Our resignation letter is copied at bottom.
It will be amazing if the PLA go ahead and accept the
revised report given the public's response, however all the signs are that is
what they will do, with perhaps a few more minor amendments. The key that the PLA will rely on is RBOA
(Residential Boat Owners Association) support, given by the ex chair of RBOA
(pic left) who set up in business with the consultant (pic right) during the process.
The RBOA grass
roots headed up by their Tidal Thames Rep Clive Wren are attempting to overturn
thie RBOA decision, if necessary by calling an Extraordinary General Meeting of
RBOA. If they succeed the PLA will
surely be unable to accept the consultants report, so please support them. Contact Clive here: firstname.lastname@example.org
> -----Original Message-----
> From: David Beaumont [mailto:email@example.com]
> Sent: 05 December 2011 23:43
> To: Steering Group Chair
> Subject: Steering Group
> Dear Richard,
> OPLAC have considered the consultants' revised proposal and compared it with the proposal made
> prior to the public consultation.
> We do not believe the revised proposal represents a significant change over the original. The
> largest amendment, a reduction in the proposed PLA cut of net mooring fees from 33% to 30%, is
> so small as to make it apparent that the views expressed so abundantly in the consultation
> have not been taken on board. We repeatedly pointed out that your rigid 1/3 take had no logic
> or justification. You dogmatically maintained that position up until the last moment. To
> concede the point now, in the face of overwhelming public rejection, yet only change it by 3%
> is both ungracious and avaricious. It has turned the public consultation into the mere
> distribution of a draft.
> You will be aware that the Terms of Reference of the Steering Group number 6(a) states that
> the main output of the study shall be a methodology "that commands a reasonable degree of
> support from the houseboat community". It is absolutely clear from the public responses that
> the original study has not met this. It is also obvious to us that the revised study does not
> meet it either, nor does it come close.

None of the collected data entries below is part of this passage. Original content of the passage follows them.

[config.mk]
export PLATFORM = sky130hd
export DESIGN_NAME = bfs_ram
export DESIGN_NICKNAME = d
export VERILOG_FILES = /design/src/sv/bfs_ram.sv
export SDC_FILE = /design/constraint.sdc
export NUM_CORES = 1
export LEC_CHECK = 0
export BUFFER_PORTS_ARGS = -buffer_cell sky130_fd_sc_hd__buf_2
export CAP_MARGIN = 20
export CORE_AREA = 2 2 389 391
export CTS_CLUSTER_DIAMETER = 120
export DETAILED_ROUTE_END_ITERATION = 10
export DIE_AREA = 0 0 391 393
export HOLD_SLACK_MARGIN = 0.06
export MAX_ROUTING_LAYER = met4
export SETUP_SLACK_MARGIN = 0.02
export SLEW_MARGIN = 5
export SYNTH_ARGS = -nofsm -noshare
export SYNTH_HDL_FRONTEND = slang
export SYNTH_SLANG_ARGS = --single-unit
[constraint.sdc]
create_clock -name clk -period 4.83 [get_ports clk]
set_clock_uncertainty 0.05 [all_clocks]
set_input_delay 0.2415 -clock clk [delete_from_list [all_inputs] [get_ports clk]]
set_output_delay 0.2415 -clock clk [all_outputs]
set_load 0.01 [all_outputs]
[src/sv/bfs_ram.sv]
// generic single write port ram with registered read
`timescale 1ns / 1ps
`default_nettype none

module bfs_ram #(
  parameter int WIDTH = 16,
  parameter int DEPTH = 64,
  localparam int AW = (DEPTH > 1) ? $clog2(DEPTH) : 1
) (
  input  wire logic             clk,
  input  wire logic             we,
  input  wire logic [AW-1:0]    waddr,
  input  wire logic [WIDTH-1:0] wdata,
  input  wire logic [AW-1:0]    raddr,
  output logic      [WIDTH-1:0] rdata
);

  logic [WIDTH-1:0] mem [DEPTH];

  always_ff @(posedge clk) begin
    if (we) begin
      mem[waddr] <= wdata;
    end
    rdata <= mem[raddr];
  end

endmodule

`default_nettype wire

# == After elaboration in Yosys (flattened, before gate mapping) ==
# Memories as Yosys holds them, arrays and structs flattened. A register that Yosys moved wholly into a read port is not among the register bits.
# Cells that the tools add are included.
# totals
reg_bits,0
ramBits,1024
in_bits,30
output_inout_bits,16
word_cells,3
n_memories,1
# memory_table
name,words,width,rd,rd_clocked_by_memory_dff,write_ports,line_no,rtl
mem,64,16,1,1,1,18,logic [WIDTH-1:0] mem [DEPTH];
# classes
muxes,2
# op_table
cell,count
2-to-1 mux 1 bit,2

# == Depth between registers and ports, before layout ==
# Gate-level depths: netlist of the first run.
# depth
ltp_word,2
mapped_depth,10
depth_no_buf,5

# == Least setup slack after synthesis of the first run ==
# OpenSTA, ideal clock, no wires.
# synth_path
path_type,in2reg
start,input waddr[3]
end,memory mem[48][0] (enable)
setup_time_ns,0.409
t_arrival_ns,1.867
required_ns,4.371
slack_ns,2.504
cell_stages,4
path_buffers,1
cell_sequence,clkbuf_1 > nor2b_1 > nand4b_1 > nor3_1
# synth_rtl
item,line_no,rtl
"start, declared",12,"input wire logic [AW-1:0] waddr,"
"end, declared",18,
# Straight into the memory's write port.
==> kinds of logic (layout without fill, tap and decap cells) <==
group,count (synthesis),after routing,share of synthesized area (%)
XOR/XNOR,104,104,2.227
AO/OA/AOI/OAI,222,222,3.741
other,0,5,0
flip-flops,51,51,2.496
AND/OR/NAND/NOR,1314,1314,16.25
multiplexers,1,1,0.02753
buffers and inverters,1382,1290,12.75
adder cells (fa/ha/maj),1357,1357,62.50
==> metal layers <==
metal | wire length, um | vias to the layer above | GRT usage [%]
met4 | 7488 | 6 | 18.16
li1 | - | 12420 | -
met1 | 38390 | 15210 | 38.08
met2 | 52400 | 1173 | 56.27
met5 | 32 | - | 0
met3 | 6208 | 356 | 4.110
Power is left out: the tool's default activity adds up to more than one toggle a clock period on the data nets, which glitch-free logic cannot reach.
**src/hdl/piecewise_ilstd_update_core_assert.svh**
```systemverilog
// assertion macros for the piecewise ilstd update core
// expects clk and rst_n in the scope of the including module
`ifndef PIECEWISE_ILSTD_UPDATE_CORE_ASSERT_SVH
`define PIECEWISE_ILSTD_UPDATE_CORE_ASSERT_SVH

// same-cycle implication, checked outside reset
`define PILU_ASSERT_NOW(label, ante, cons, msg) \
  label: assert property (@(posedge clk) disable iff (!rst_n) (ante) |-> (cons)) \
    else $error(msg);

// next-cycle implication, checked outside reset
`define PILU_ASSERT_NEXT(label, ante, cons, msg) \
  label: assert property (@(posedge clk) disable iff (!rst_n) (ante) |=> (cons)) \
    else $error(msg);

`endif

```
**src/hdl/pilu_pkg.sv**
```systemverilog
// shared types, codes and fixed point helpers of the piecewise ilstd core
// no dependencies
`timescale 1ns / 1ps

package pilu_pkg;

  localparam int DATA_W  = 32;
  localparam int ACC_W   = 48;
  localparam int MOP_W   = 33;
  localparam int PROD_W  = 66;
  localparam int CFG_AW  = 4;
  localparam int CFG_DW  = 32;
  localparam int BLK_W   = 3;
  localparam int GS_W    = 7;
  localparam int FRAC_W  = 17;

  localparam logic signed [DATA_W-1:0] ONE_Q16 = 32'sd65536;

  // action and result kind codes
  localparam logic [1:0] ACT_TRANS = 2'd0;
  localparam logic [1:0] ACT_CLEAR = 2'd1;
  localparam logic [1:0] ACT_PRED  = 2'd2;
  localparam logic [1:0] ACT_NONE  = 2'd3;

  // register indexes
  localparam logic [1:0] REG_DISCOUNT = 2'd0;
  localparam logic [1:0] REG_STEP     = 2'd1;
  localparam logic [1:0] REG_GREEDY   = 2'd2;

  typedef struct packed {
    logic [FRAC_W-1:0] discount;
    logic [FRAC_W-1:0] step_size;
    logic [GS_W-1:0]   greedy_steps;
  } cfg_t;

  typedef struct packed {
    logic                     clip;
    logic signed [DATA_W-1:0] val;
  } sat_t;

  typedef enum logic [4:0] {
    ST_CLEAR, ST_IDLE, ST_D_MUL, ST_D_SUB, ST_ROW, ST_COL_RD, ST_COL_UPD,
    ST_COL_ACC, ST_ROW_FR, ST_ROW_WR, ST_G_SCAN, ST_G_LAST, ST_G_STEP,
    ST_G_TH, ST_G_MU_RD, ST_G_MU_MUL, ST_G_MU_WR, ST_P_RD, ST_P_MUL,
    ST_P_ACC, ST_DONE
  } state_t;

  // clip a wide signed value to 32 bits
  function automatic sat_t clip_wide(input logic signed [PROD_W-1:0] v);
    sat_t r;
    r.clip = 1'b0;
    r.val  = $signed(v[DATA_W-1:0]);
    if (v > 66'sh7FFFFFFF) begin
      r.clip = 1'b1;
      r.val  = 32'sh7FFFFFFF;
    end else if (v < -66'sh80000000) begin
      r.clip = 1'b1;
      r.val  = 32'sh80000000;
    end
    return r;
  endfunction

  // round to nearest, ties upward, then clip
  function automatic sat_t qround(input logic signed [PROD_W-1:0] p);
    logic signed [PROD_W-1:0] t;
    t = (p + 66'sd32768) >>> 16;
    return clip_wide(t);
  endfunction

  function automatic sat_t sat_add(input logic signed [DATA_W-1:0] a,
                                   input logic signed [DATA_W-1:0] b);
    return clip_wide(PROD_W'(a) + PROD_W'(b));
  endfunction

  function automatic sat_t sat_sub(input logic signed [DATA_W-1:0] a,
                                   input logic signed [DATA_W-1:0] b);
    return clip_wide(PROD_W'(a) - PROD_W'(b));
  endfunction

endpackage

```
**src/hdl/pilu_cfg_regs.sv**
```systemverilog
// apb register bank: discount, step size and greedy step count
// depends on pilu_pkg
`timescale 1ns / 1ps

module pilu_cfg_regs (
  input  logic                         clk,
  input  logic                         rst_n,
  input  logic                         psel,
  input  logic                         penable,
  input  logic                         pwrite,
  input  logic [pilu_pkg::CFG_AW-1:0]  paddr,
  input  logic [pilu_pkg::CFG_DW-1:0]  pwdata,
  output logic [pilu_pkg::CFG_DW-1:0]  prdata,
  output logic                         pready,
  output pilu_pkg::cfg_t               cfg
);
  import pilu_pkg::*;

  cfg_t       cfg_r;
  logic [1:0] idx;
  logic       wr;

  assign idx    = paddr[3:2];
  assign wr     = psel && penable && pwrite;
  assign pready = 1'b1;
  assign cfg    = cfg_r;

  // register writes
  always_ff @(posedge clk) begin
    if (!rst_n) begin
      cfg_r.discount     <= FRAC_W'(62259);
      cfg_r.step_size    <= FRAC_W'(655);
      cfg_r.greedy_steps <= GS_W'(1);
    end else if (wr) begin
      case (idx)
        REG_DISCOUNT: cfg_r.discount     <= pwdata[FRAC_W-1:0];
        REG_STEP:     cfg_r.step_size    <= pwdata[FRAC_W-1:0];
        REG_GREEDY:   cfg_r.greedy_steps <= pwdata[GS_W-1:0];
        default:      ;
      endcase
    end
  end

  // read mux
  always_comb begin
    case (idx)
      REG_DISCOUNT: prdata = CFG_DW'(cfg_r.discount);
      REG_STEP:     prdata = CFG_DW'(cfg_r.step_size);
      REG_GREEDY:   prdata = CFG_DW'(cfg_r.greedy_steps);
      default:      prdata = '0;
    endcase
  end

endmodule

```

> You are also aware that we have complained of numerous breaches of the Terms of reference
> number 10 which requires that all documentation and data shown to the consultants by the PLA
> are also to be shown to us. We have still not seen them.
> To disregard our views particularly on the 1/3 and the costs in the original report is
> unfortunate. To disregard the clear feedback from the public consultation is unforgiveable.
> Therefore in the circumstances OPLAC are hereby withdrawing from the Steering Group. Peter and
> I will not be attending the meeting on Thursday. Please be aware that Moira, if attending,
> will not be representing OPLAC. We will henceforth be making our own proposals directly to the
> This study was an opportunity to produce a fair and reasoned formula that would resolve the
> long standing animus between the PLA and its customers. Outstanding like two sore thumbs in
> both proposals were the 33%/30% take and the refusal to look at actual costs. Both are
> neither fair nor reasonable. Nor are they supported by logic or evidence. A fundamental flaw
> underlying the whole proposal is the consultants’ belief that the 1968 Act obliges the PLA to
> get 'best value'. Even an amateur reading of section 67 of the Act clearly shows that the
> 'best value' test is only to be applied failing agreement. Unfortunately this sums up the
> PLA’s long history with residential boat dwellers – never wanting to agree, always seeing them
> as adversaries to be beaten back. It is a great shame and this revised proposal is yet
> another missed opportunity; we are now back where we started from in 2009, except that the PLA
> are light by a significant amount of money and boat dwellers are more motivated and more
> knowledgeable than they were then.